Once they identified a suitable peptide they tested whether it could treat live mice which had been infected with a large dose of the flu virus.
They gave one group of mice a dose of urumin and another group an inactive control liquid into their nasal passages five minutes before infecting them with the flu virus. They then gave them urumin or control daily for the next three days and compared how the infection affected the mice’s weight (as ill mice lose weight), how many mice died, and how much flu virus was present in their lungs.
The researchers also tested urumin on other viruses that infect humans – including HIV, hepatitis C, Ebola, Zika, and Dengue viruses.
What were the basic results?

The researchers identified 32 peptides in the mucus collected from the frogs’ skin. They identified four peptides which could kill more than half of a sample of the human H1N1 flu virus in the lab. They selected the peptide which was least harmful to human cells in the lab for further study, and they named it “urumin”.
They found that urumin was effective at killing different types of H1N1 flu viruses in the lab – including the type which caused the 2009 swine flu pandemic. Urumin killed at least 60% of each of the eight types of H1N1 tested. It was also good at killing seven strains of H1N1 that were resistant to antiviral medicines such as Tamiflu.
The researchers found that urumin did this by targeting the part of the virus’s structure that is shared across different “H1” strains, called the “stalk region”. However, urumin was not as good at killing a different strain of flu (H3N2), where it killed less than half of the four samples tested.
Urumin protected live mice against the flu virus. Infected mice treated with urumin lost less weight and had less flu virus in their lungs. Urumin also reduced deaths; 70% of the mice treated with urumin survived compared to only 20% of those given the inactive control.
The researchers found that urumin did not have an effect on the other human viruses they studied.
How did the researchers interpret the results?

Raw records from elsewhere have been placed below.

===== src/rtl/serial_rx_pkg.sv =====
// Shared types and constants for the serial receiver.
// Optional feature macro: SERIAL_RX_PARITY_CHECK_EN (even-parity bit after the data bits).
package serial_rx_pkg;

  // 100 MHz system clock, 115200 baud
  localparam int DEFAULT_CLKS_PER_BIT = 868;

  // Widest word the parity helper accepts; narrower words are zero-extended,
  // which leaves the XOR unchanged.
  localparam int PARITY_MAX_W = 32;

  typedef enum logic [2:0] {
    RX_IDLE   = 3'd0,
    RX_START  = 3'd1,
    RX_BITS   = 3'd2,
    RX_PARITY = 3'd3,
    RX_STOP   = 3'd4
  } rx_state_t;

  // Even parity: the parity bit equals the XOR of the data bits
  function automatic logic even_parity(input logic [PARITY_MAX_W-1:0] word);
    return ^word;
  endfunction

endpackage


===== src/rtl/serial_rx_deser_baud_tick.sv =====
// Bit-period counter. 'mid' marks the middle of a bit period, 'full' its end.
// 'clr' restarts the period and wins over counting.
module baud_tick
  import serial_rx_pkg::*;
#(
  parameter int CLKS_PER_BIT = DEFAULT_CLKS_PER_BIT
) (
  input  logic CLK,
  input  logic RESET,
  input  logic clr,
  output logic mid,
  output logic full
);

  localparam int CNT_W = $clog2(CLKS_PER_BIT);

  logic [CNT_W-1:0] r_count;

  // Free-running period counter; wraps at the end of a bit if nobody clears it
  always_ff @(posedge CLK) begin
    if (RESET || clr) begin
      r_count <= '0;
    end else if (r_count == CNT_W'(CLKS_PER_BIT - 1)) begin
      r_count <= '0;
    end else begin
      r_count <= r_count + 1'b1;
    end
  end

  assign mid  = (r_count == CNT_W'((CLKS_PER_BIT - 1) / 2));
  assign full = (r_count == CNT_W'(CLKS_PER_BIT - 1));

endmodule


===== src/rtl/serial_rx_deser.sv =====
// LSB-first 8N1-style serial receiver producing an n-bit word with a LOAD strobe.
// Framing errors (and parity errors when SERIAL_RX_PARITY_CHECK_EN is defined)
// suppress LOAD so corrupt words never reach the downstream holding register.
module serial_rx_deser
  import serial_rx_pkg::*;
#(
  parameter int n            = 6,
  parameter int CLKS_PER_BIT = DEFAULT_CLKS_PER_BIT
) (
  input  logic         CLK,
  input  logic         RESET,
  input  logic         RX,
  output logic [n-1:0] DATA,
  output logic         LOAD,
  output logic         FRAME_ERR,
  output logic         PAR_ERR
);

  localparam int IDX_W = (n > 1) ? $clog2(n) : 1;

  logic [1:0]       r_sync;
  logic             w_rx_s;

  rx_state_t        r_state, w_state_next;
  logic [IDX_W-1:0] r_bit_idx, w_bit_idx_next;
  logic [n-1:0]     r_shift, w_shift_next;
  logic [n-1:0]     r_data, w_data_next;
  logic             r_load, w_load_next;
  logic             r_frame_err, w_frame_err_next;

  logic             w_clr, w_mid, w_full;

`ifdef SERIAL_RX_PARITY_CHECK_EN
  logic             r_par_bad, w_par_bad_next;
  logic             r_par_err, w_par_err_next;
`endif

  // Two-flop synchroniser on the asynchronous line; idles high
  always_ff @(posedge CLK) begin
    if (RESET) begin
      r_sync <= 2'b11;
    end else begin
      r_sync <= {r_sync[0], RX};
    end
  end

  assign w_rx_s = r_sync[1];

  baud_tick #(
    .CLKS_PER_BIT(CLKS_PER_BIT)
  ) u_baud_tick (
    .CLK  (CLK),
    .RESET(RESET),
    .clr  (w_clr),
    .mid  (w_mid),
    .full (w_full)
  );

  // Next-state, datapath and strobe decode
  always_comb begin
    w_state_next     = r_state;
    w_bit_idx_next   = r_bit_idx;
    w_shift_next     = r_shift;
    w_data_next      = r_data;
    w_load_next      = 1'b0;
    w_frame_err_next = 1'b0;
    w_clr            = 1'b0;
`ifdef SERIAL_RX_PARITY_CHECK_EN
    w_par_bad_next   = r_par_bad;
    w_par_err_next   = 1'b0;
`endif

    case (r_state)
      RX_IDLE: begin
        w_clr          = 1'b1;
        w_bit_idx_next = '0;
        if (!w_rx_s) begin
          w_state_next = RX_START;
        end
      end

      RX_START: begin
        // Re-check the line half a bit later so short glitches are ignored
        if (w_mid) begin
          w_clr        = 1'b1;
          w_state_next = w_rx_s ? RX_IDLE : RX_BITS;
        end
      end

      RX_BITS: begin
        if (w_full) begin
          w_clr        = 1'b1;
          w_shift_next = {w_rx_s, r_shift[n-1:1]};
          if (r_bit_idx == IDX_W'(n - 1)) begin
            w_bit_idx_next = '0;
`ifdef SERIAL_RX_PARITY_CHECK_EN
            w_state_next   = RX_PARITY;
`else
            w_state_next   = RX_STOP;
`endif
          end else begin
            w_bit_idx_next = r_bit_idx + 1'b1;
          end
        end
      end

`ifdef SERIAL_RX_PARITY_CHECK_EN
      RX_PARITY: begin
        if (w_full) begin
          w_clr          = 1'b1;
          w_par_bad_next = w_rx_s ^ even_parity(PARITY_MAX_W'(r_shift));
          w_state_next   = RX_STOP;
        end
      end
`endif

      RX_STOP: begin
        // Sampled mid stop bit, so IDLE is reached early enough to catch
        // a start bit that follows without a gap
        if (w_full) begin
          w_clr            = 1'b1;
          w_state_next     = RX_IDLE;
          w_frame_err_next = !w_rx_s;
`ifdef SERIAL_RX_PARITY_CHECK_EN
          w_par_err_next   = r_par_bad;
          w_load_next      = w_rx_s && !r_par_bad;
`else
          w_load_next      = w_rx_s;
`endif
          if (w_load_next) begin
            w_data_next = r_shift;
          end
        end
      end

      default: begin
        w_clr        = 1'b1;
        w_state_next = RX_IDLE;
      end
    endcase
  end

  // State and datapath registers; reset discards any partial word
  always_ff @(posedge CLK) begin
    if (RESET) begin
      r_state     <= RX_IDLE;
      r_bit_idx   <= '0;
      r_shift     <= '0;
      r_data      <= '0;
      r_load      <= 1'b0;
      r_frame_err <= 1'b0;
`ifdef SERIAL_RX_PARITY_CHECK_EN
      r_par_bad   <= 1'b0;
      r_par_err   <= 1'b0;
`endif
    end else begin
      r_state     <= w_state_next;
      r_bit_idx   <= w_bit_idx_next;
      r_shift     <= w_shift_next;
      r_data      <= w_data_next;
      r_load      <= w_load_next;
      r_frame_err <= w_frame_err_next;
`ifdef SERIAL_RX_PARITY_CHECK_EN
      r_par_bad   <= w_par_bad_next;
      r_par_err   <= w_par_err_next;
`endif
    end
  end

  assign DATA      = r_data;
  assign LOAD      = r_load;
  assign FRAME_ERR = r_frame_err;
`ifdef SERIAL_RX_PARITY_CHECK_EN
  assign PAR_ERR   = r_par_err;
`else
  assign PAR_ERR   = 1'b0;
`endif

endmodule

===== config.mk =====
export PLATFORM = sky130hd
export DESIGN_NAME = serial_rx_deser
export DESIGN_NICKNAME = d
export VERILOG_FILES = /design/src/rtl/serial_rx_pkg.sv /design/src/rtl/serial_rx_deser_baud_tick.sv /design/src/rtl/serial_rx_deser.sv
export SDC_FILE = /design/constraint.sdc
export NUM_CORES = 1
export LEC_CHECK = 0
export ABC_AREA = 0
export CAP_MARGIN = 25
export CORE_UTILIZATION = 46
export CTS_CLUSTER_SIZE = 20
export DETAILED_ROUTE_END_ITERATION = 8
export GPL_TIMING_DRIVEN = 0
export PLACE_DENSITY = 0.62
export RECOVER_POWER = 25
export SYNTH_ARGS = -nofsm -noshare
export SYNTH_HDL_FRONTEND = slang
export SYNTH_SLANG_ARGS = --single-unit

===== constraint.sdc =====
create_clock -name CLK -period 2.87 [get_ports CLK]
set_input_delay 0.7175 -clock CLK [delete_from_list [all_inputs] [get_ports CLK]]
set_output_delay 0.7175 -clock CLK [all_outputs]
set_load 0.01 [all_outputs]

==> results.md, run 1 <==
* H-Tree Depth at 2
* Synth top area share at 0.4633
* Tightest Hold Check Type: flip-flop to flip-flop
* Antenna Nets Post-Route at 0
* Cell variety after synth at 37
* Final worst slack at 0.9127 ns
* Max-slew violation count at 0
* Syn_nets at 152
* P&R area growth vs syn at 15.38%
* Rows at 19
* Final worst path period share at 0.6820
* Post-synth EDFFs at 0
* Mapped cell area at 0.001383 mm^2
* Reg2Reg Setup Slack at 1.02 ns
* Wire per inst at 12.07 um
* Max-Cap Viols at 0
* HP Start: r_sync[0]
* Final Non-Filler Cells at 196
* TritonCTS clock tree: built
* Hold endpoint: r_sync[1]
* Commonest non-fill, non-tap cells in the layout: dfxtp_1 (32), nor2_1 (27), mux2i_1 (12)
* Post-place setup slack at between 0.6 and 0.7 ns
* FF-to-FF Start: u_baud_tick.r_count[0]
* Final Net Count at 169
* Crit path DAT at 2.17 ns
* Detailed Place HPWL at 1668 um
* CTS Sinks at 32
* PostCTS Resize Cnt at 0
* Via Count at 1072
* Asr flop ratio synth at 0
* Final setup TNS at 0 ns
* LEAKAGE at 0.6133 nW
* TritonRoute pass-1 iters at 4
* CP most frequent cell: clkbuf_1
* Top FF cell, synth: dfxtp_1
* RSZ-0062 raised after global routing: no
* Synth area leaders: dfxtp_1 (46%), mux2i_1 (8.7%), nor2_1 (7.3%)
* Post-synthesis register bit count at 32
* Hold_buf cts at 0
* Remaining DRCs at 0
* FF-to-FF End: r_bit_idx[2]
* Crit-path max FO at 10
* Slowest cell on crit path: dlygate4sd3_1
* First-pass GRT wire length at approximately 4300 um
* Crit end category: flip-flop
* Final setup violation count at 0
* Antenna violations before repair at 0
* Status: complete, no violations
* Num ports at 12
* GRT Residual Overflow at 0
* Fmax at about 510 MHz
* Cells after Synth at 147
* Chip Width at 56.83 um
* Clock Skews at 0.01416 ns
* N_diodes at 0
* Core area at 0.002805 mm^2
* Maximum root-to-sink buffer count at 2
* Final hold viol count at 0
* Tmin final at between 1.5 and 2 ns
* Via/cell ratio at 5.469
* Crit Path Class: input port to flip-flop
* Synth Area per Inst at 9.405 um^2
* IO Port Bufs at 10
* Reg2reg path depth at 5
* Hold Path Depth at 1
* Commonest non-fill, non-tap cell in the layout: dfxtp_1
* GPL Wtd Cong at 0.8214
* Worst skew pair latency at 0.33 ns
* Crit path cell chain: dlygate4sd3_1, clkbuf_1, clkbuf_1, nor2_1
* Maximum vdd drop at 0.3531 mV
* CP peak stage delay at 0.59 ns
* Root Driver: clkbuf_4
* Area leader, netlist: dfxtp_1
* Number of global-route vias before repair at 993
* DIE HEIGHT at ~57 um
* Fill count at approximately 260
* Largest net degree at the start of global routing at 12
* Hold WS at 0.4264 ns
* Die area at 0.003229 mm^2
* Drt total wl at 2365 um
* Power per cell area at slightly above 500 mW/mm^2
* Iteration-0 DRC Markers at 56
* Worst-path clk slew at around 0.11 ns
* Worst setup SP type: input port
* Synthesis warning total at 0
* Initial Util at 0.4929
* Worst Path Required at 3.08 ns
* Setup Buffers After CTS at 0
* Share of cells above drive strength 1 at 0.1030
* GRT Total Usage at 0.1760
* DP Cell Count at 188
* Post-synthesis sequential area ratio at 0.4633
* CTS Buf Count at 5
==> how the worst max path moves through the flow <==
stage | from | to | slack, ns
6_report | RESET | DATA[4] | 0.91
5_1_grt | RESET | r_shift[2] | 0.77
4_1_cts | DATA[5] | DATA[5] | 0.92
3_5_place_dp | RESET | DATA[4] | 0.60
3_3_place_gp | RESET | r_shift[2] | 0.67
2_1_floorplan | u_baud_tick.r_count[0] | r_bit_idx[2] | 1.26
==> registers in the layout, indices dropped and copies added (netlist names) <==
register and count:
LOAD 1, FRAME_ERR 1, u_baud_tick.r_count 10, r_state 3, r_shift 6, DATA 6, r_sync 2, r_bit_idx 3
==> per-stage QoR <==
| stage | cell area (um^2) | power, W | utilization |
|---|---|---|---|
| 4_1_cts | 1602 | 0.0008173 | 0.5709 |
| 3_3_place_gp | 1521 | 0.0004786 | 0.5424 |
| 2_1_floorplan | 1383 | 0.0004720 | - |
| 3_5_place_dp | 1521 | 0.0004791 | 0.5424 |
| 6_report | 1595 | 0.0008068 | 0.5687 |
| 5_1_grt | 1595 | 0.0008387 | 0.5687 |
==> cell families (layout without fill, tap and decap cells) <==
family | count (synthesis) | in the layout | share of synthesized area
flops | 32 | 32 | 0.4633
mux | 12 | 12 | 0.08688
compound gates | 13 | 13 | 0.06607
buf+inv | 14 | 32 | 0.04434
other cells | 1 | 1 | 0.002712
fa+ha+maj | 2 | 2 | 0.01810
xor+xnor | 9 | 9 | 0.05702
simple gates | 64 | 64 | 0.2616
==> final cells by class <==
| class | count | area [um^2] | area share |
|---|---|---|---|
| multi-input combinational | 101 | 675.6 | 0.4235 |
| sequential | 32 | 640.6 | 0.4016 |
| timing repair buffer | 10 | 100.1 | 0.06275 |
| clock inverter | 3 | 42.54 | 0.02667 |
| tap | 31 | 38.79 | 0.02431 |
| clock buffer | 5 | 37.54 | 0.02353 |
| buffer | 8 | 37.54 | 0.02353 |
| inverter | 6 | 22.52 | 0.01412 |
==> metal layers <==
layer | up-vias | global-route usage | routed length, um
met5 | - | 0 | 0
met4 | 0 | 0.1010 | 51
met3 | 7 | 0.05530 | 102
met2 | 19 | 0.2755 | 1101
met1 | 501 | 0.2123 | 1111
li1 | 545 | - | -
==> Yosys cell counts (3+ instances only) <==
master and count:
inv_1 6, mux2i_1 12, nand2_1 5, a21oi_1 3, dfxtp_1 32, buf_2 4, or2_2 3, nand3_1 6
nor2_1 27, and4_1 3, xnor2_1 3, nand4_1 4, xor2_1 6, clkbuf_1 3
==> report_power, final <==
group          total (W)  internal (W)  switching [W]
logic          0.0000205    0.00000806      0.0000124
registers       0.000448      0.000446     0.00000150
clock network   0.000338      0.000182       0.000157
total           0.000807      0.000636       0.000171
==> critical path: cells and delay by family <==
| family | cells | cell delay, ns |
|---|---|---|
| simple gates | 1 | 0.10 |
| buf+inv | 3 | 1.35 |
Note: power is estimated with default switching activity, not from simulation.
==> run 2, diff against run 1 <==
- PLACE_DENSITY: 0.62 -> 0.64
- clock period: 2.87 -> 1.66 ns (I/O delays scaled with it)
==> results.md, run 2 (same netlist as run 1, synthesis figures left out) <==
* Status: finished with violations
* Failing checks: design-rule violations
* Wire per inst at 12.29 um
* Worst setup SP type: flip-flop
* Drt total wl at 2458 um
* Busiest grt layer: met2
* Max-Cap Viols at 0
* Commonest non-fill, non-tap cells in the layout: dfxtp_1 (30), nor2_1 (25), mux2i_1 (12)
* Final hold viol count at 0
* Antenna violations before repair at 0
* DIE HEIGHT at approximately 57 um
* Via/cell ratio at about 5.3
* Die area at 0.003229 mm^2
* Rows at 19
* H-Tree Depth at 2
* CTS Sinks at 32
* Antenna Nets Post-Route at 0
* Crit path DAT at 1.86 ns
* Slowest cell on crit path: or4_1
* Final core utilization at 0.6093
* Top reg by flops: u_baud_tick.r_count
* WP depth at 5
* Maximum vdd drop at 0.5849 mV
* HP Start: r_sync[0]
* Reg2Reg Setup Slack at 0.06 ns
* P&R area growth vs syn at 23.62%
* First-pass GRT wire length at 4347 um
* Chip Width at 56.83 um
* RSZ-0062 raised after global routing: yes
* Final Net Count at 173
* Remaining DRCs at 4
* Num ports at 12
* Fmax at 626.8 MHz
* Hold WS at 0.4214 ns
* FF-to-FF End: r_bit_idx[2]
* Core area at 0.002805 mm^2
* Final setup violation count at 0
* Initial Util at 0.4929
* GPL Wtd Cong at approximately 0.83
* Via Count at approximately 1100
* Final worst path period share at 0.9611
* Crit-path max FO at 6
* Tmin final at 1.595 ns
* FF-to-FF Start: u_baud_tick.r_count[1]
* Crit end category: flip-flop
* N_diodes at 0
* FF+latch area at 645.6 um^2
* TritonRoute pass-1 iters at 6
* Share of cells above drive strength 1 at 0.1953
* Worst Path Required at around 1.9 ns
* Reg2reg path depth at 5
* Maximum root-to-sink buffer count at 2
* Crit path cell chain: ha_4, and4b_2, nand3_4, or4_1, a21oi_1
* Number of global-route vias before repair at 1021
* Crit Path Class: flip-flop to flip-flop
* Hold Path Depth at 1
* Root Driver: clkbuf_4
* TritonCTS clock tree: built
* CP delay by family, top: simple AND/OR/NAND/NOR gates
* GRT Residual Overflow at 0
* Largest net degree at the start of global routing at 11
* CTS Buf Count at 5
* Global Route met2 Usage at 0.2670
* Iteration-0 DRC Markers at 33
* Met3 Use GR at 0.08065
* Clock Skews at approximately 0.0065 ns
* Max reg flops at 10
* IO Port Bufs at 10
* Crit path buf inv count at 0
* Worst skew pair latency at around 0.33 ns
* Power per cell area at 861.1 mW/mm^2
* Hold endpoint: r_sync[1]
* Tightest Hold Check Type: flip-flop to flip-flop
* GRT Total Usage at 0.1782
* Multi-input gate area in the final layout at 724.4 um^2
* CP peak stage delay at 0.48 ns
* Commonest non-fill, non-tap cell in the layout: dfxtp_1
* GR Util met1 at 0.2161
* Hold_buf cts at 0
* Detailed Place HPWL at between 1500 and 2000 um
* Worst-path clk slew at roughly 0.1 ns
* Max-slew violation count at 0
* LEAKAGE at 0.6805 nW
* Fill count at 244
run 2: worst max-delay path by stage:
| stage | startpoint | to | slack [ns] |
|---|---|---|---|
| 2_1_floorplan | u_baud_tick.r_count[0] | r_bit_idx[2] | 0.05 |
| 3_5_place_dp | RESET | r_shift[5] | -0.25 |
| 4_1_cts | DATA[4] | DATA[4] | 0.01 |
| 6_report | u_baud_tick.r_count[1] | r_bit_idx[2] | 0.06 |
| 3_3_place_gp | RESET | DATA[3] | -0.25 |
| 5_1_grt | RESET | r_shift[0] | -0.008 |
run 2: repair_timing:
action,4_1_cts,5_1_grt
endpoints found under the setup margin,24,25
pin swaps,1,3
endpoints found under the hold margin,0,0
setup buffers,2,2
resized for setup,8,15
run 2: layer usage:
layer	up-vias	part of all wire	wire length, um
li1	551	-	-
met1	493	0.48	1180
met2	19	0.46	1136
met3	5	0.047	116
met4	0	0.010	25
met5	-	0	0
run 2: report_power, final:
group | leakage, nW | internal (W) | switching (W)
Sequential | 0.260 | 0.000770 | 0.00000242
Clock | 0.0515 | 0.000400 | 0.000260
Combinational | 0.369 | 0.0000168 | 0.0000231
run 2: area by class of cell:
cell class	count	share of cell area
Clock inverter	1	0.01757
Inverter	6	0.01318
Buffer	8	0.02782
Sequential cell	32	0.3777
Multi-Input combinational cell	101	0.4239
Clock buffer	7	0.03807
Timing Repair Buffer	14	0.07906
Tap cell	31	0.02269
run 2: worst reg2reg max path: stages (launching register included):
cell	delay, ns
dfxtp_4	0.38
ha_4	0.14
and4b_2	0.28
nand3_4	0.12
or4_1	0.48
a21oi_1	0.15
run 2: stage by stage:
stage                     instance area (um^2)  setup TNS [ns]  instances  worst slack (ns)  power [W]
final                                     1709               0        200           0.06466   0.001472
after global routing                      1709        -0.01412        200         -0.007732   0.001541
after global placement                    1521          -3.512        188           -0.2544  0.0008276
after floorplan                           1383               0        147           0.05047  0.0008160
after detailed placement                  1521          -3.870        188           -0.2457  0.0008279
after CTS                                 1663               0        198           0.01012   0.001493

The researchers concluded that they had identified a peptide called urumin in the skin secretions of a south Indian frog which can kill H1 strains of the human flu virus. They say urumin “has the potential to contribute to first-line anti-viral treatments during influenza outbreaks”.

This study has identified a substance in the mucus secreted by a south Indian frog which can kill certain types of flu virus.
Researchers often turn to natural substances with known health-giving properties to find potential new drugs for humans. For example, aspirin was developed based on a compound found in willow bark – which had been used in traditional medicine for hundreds of years.
Some other drugs – such as some chemotherapy and anticlotting drugs – have also been developed from chemicals found in plants.
By isolating the substances that have an effect the researchers can make sure they are pure and adapt and them to make them as safe and effective as possible for human use. This is another example of this process, using an animal’s natural defences to identify substances that could help protect humans.
It also offers yet another compelling reason why we should make an effort to prevent different species, both animal and plants, from becoming extinct. Potential treatments for human disease could be lost forever if a species disappears.
As yet, tests on urumin are in the early stages. So far it has only been shown to be effective at killing some types of flu viruses in the lab but not others, and researchers will want to test it against a wider range of flu viruses.
The path to developing new drugs is long, and it will be a while before we know if urumin is suitable for testing in humans, and whether it will be successful in these tests. We certainly can’t yet say if it will be a “cure” for “most” strains of flu as suggested by the Mail Online.
Flu viruses are hard to combat, because they mutate and change so rapidly. Therefore it is important the researchers continue to do studies such as this, to look for ways that they can be treated.
Flu is unpleasant for most of us, but it can be serious, and potentially life-threating for more vulnerable groups, such as people over the age of 65, and people with long-term conditions, such as asthma or heart failure.